If library maintainers have features installed via __sitecustomize__ that
they do not want to propagate into virtual environments, they should detect if they are running within a virtual environment by checking sys.prefix == sys.base_prefix. This behavior is similar to packages that modify the global sitecustomize.py.
This is a fundamental difference that shifts the responsibility on how the changes should behave from the user to the library developer, which is a complicated decision as library developers won’t generally know what behaviour is best for the user. At the same time, if libraries add customizations at startup it will “magically” affect created virtual environments which is one of the “surprising” effects of existing pth files. Apart from pth files, the PEP indeed proposes a more clear and organized way to incorporate changes that otherwise will go into the sitecustomize.py, but on the other hand this is a very specific use case that mainly affects system administrators and repackaging tools. Even in these cases those stakeholders *already* control the sitecustomize.py and they can indeed adopt this mechanism (or any other that suits their needs better) by hardcoding it in their sitecustomize.py. This highlights what is the impact of the benefit compared with the potential cost (including maintenance and complication of the startup sequence). If this PEP were accepted we will have 3 different ways to configure the startup sequence: pth files, sitecustomize.py and __sitecustomize__, including all the possible interactions. The PEP also mentions that: Should the change happen, it will also improve the situation for these
users, as rather than having a sitecustomize.py which performs all those actions, they can have custom isolated files named after the features they want to enhance.

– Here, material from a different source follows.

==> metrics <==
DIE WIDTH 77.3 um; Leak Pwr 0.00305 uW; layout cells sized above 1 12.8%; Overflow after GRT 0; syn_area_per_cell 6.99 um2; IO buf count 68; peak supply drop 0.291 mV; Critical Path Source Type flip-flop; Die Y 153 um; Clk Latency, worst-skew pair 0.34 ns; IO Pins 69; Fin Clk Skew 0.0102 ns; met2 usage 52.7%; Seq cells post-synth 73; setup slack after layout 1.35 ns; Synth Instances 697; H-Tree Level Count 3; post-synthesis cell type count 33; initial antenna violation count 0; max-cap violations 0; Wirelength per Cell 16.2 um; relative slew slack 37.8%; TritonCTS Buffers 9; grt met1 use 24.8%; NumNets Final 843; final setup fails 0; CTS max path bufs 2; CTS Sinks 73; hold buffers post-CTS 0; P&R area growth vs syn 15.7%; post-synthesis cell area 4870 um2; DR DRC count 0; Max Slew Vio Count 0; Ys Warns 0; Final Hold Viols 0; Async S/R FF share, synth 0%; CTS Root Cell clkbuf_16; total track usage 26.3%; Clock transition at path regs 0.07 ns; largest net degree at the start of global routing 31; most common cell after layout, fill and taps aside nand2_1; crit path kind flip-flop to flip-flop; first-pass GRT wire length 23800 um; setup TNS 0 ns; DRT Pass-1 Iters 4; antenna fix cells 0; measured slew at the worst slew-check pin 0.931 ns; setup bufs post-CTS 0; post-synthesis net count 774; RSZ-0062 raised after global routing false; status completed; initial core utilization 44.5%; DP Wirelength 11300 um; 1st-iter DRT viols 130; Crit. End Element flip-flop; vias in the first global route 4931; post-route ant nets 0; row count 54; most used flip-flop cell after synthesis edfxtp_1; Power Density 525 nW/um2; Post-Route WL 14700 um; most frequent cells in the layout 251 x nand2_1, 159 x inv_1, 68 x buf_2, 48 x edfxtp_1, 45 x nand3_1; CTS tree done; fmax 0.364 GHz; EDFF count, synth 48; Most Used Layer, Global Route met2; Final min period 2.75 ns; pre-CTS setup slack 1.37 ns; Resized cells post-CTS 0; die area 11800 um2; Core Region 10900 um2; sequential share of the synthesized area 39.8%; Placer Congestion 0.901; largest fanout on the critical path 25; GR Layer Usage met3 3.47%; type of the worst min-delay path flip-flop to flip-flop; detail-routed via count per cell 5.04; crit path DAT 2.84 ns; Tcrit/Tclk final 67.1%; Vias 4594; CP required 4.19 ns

But this is clearly not a feature directed for users because users are not generally supposed to directly install files in the installation directory. Users that wish to configure their startup configuration already have more specific means to do that (such as the PYTHONSTARTUP environment variable and related mechanisms). Finally, we believe that the PEP lacks concrete use cases and endorsements where this mechanism will make things easier for libraries or important redistributors. Although the PEP mentions some libraries and some situations it doesn’t clearly state what would be the improvements if the PEP were affected nor includes some statements from library authors or repackagers of the interpreter that indicate how this PEP would benefit them. For the whole SC, Thomas. -- Thomas Wouters <thomas@python.org> Hi! I'm an email virus! Think twice before sending your email to help me spread!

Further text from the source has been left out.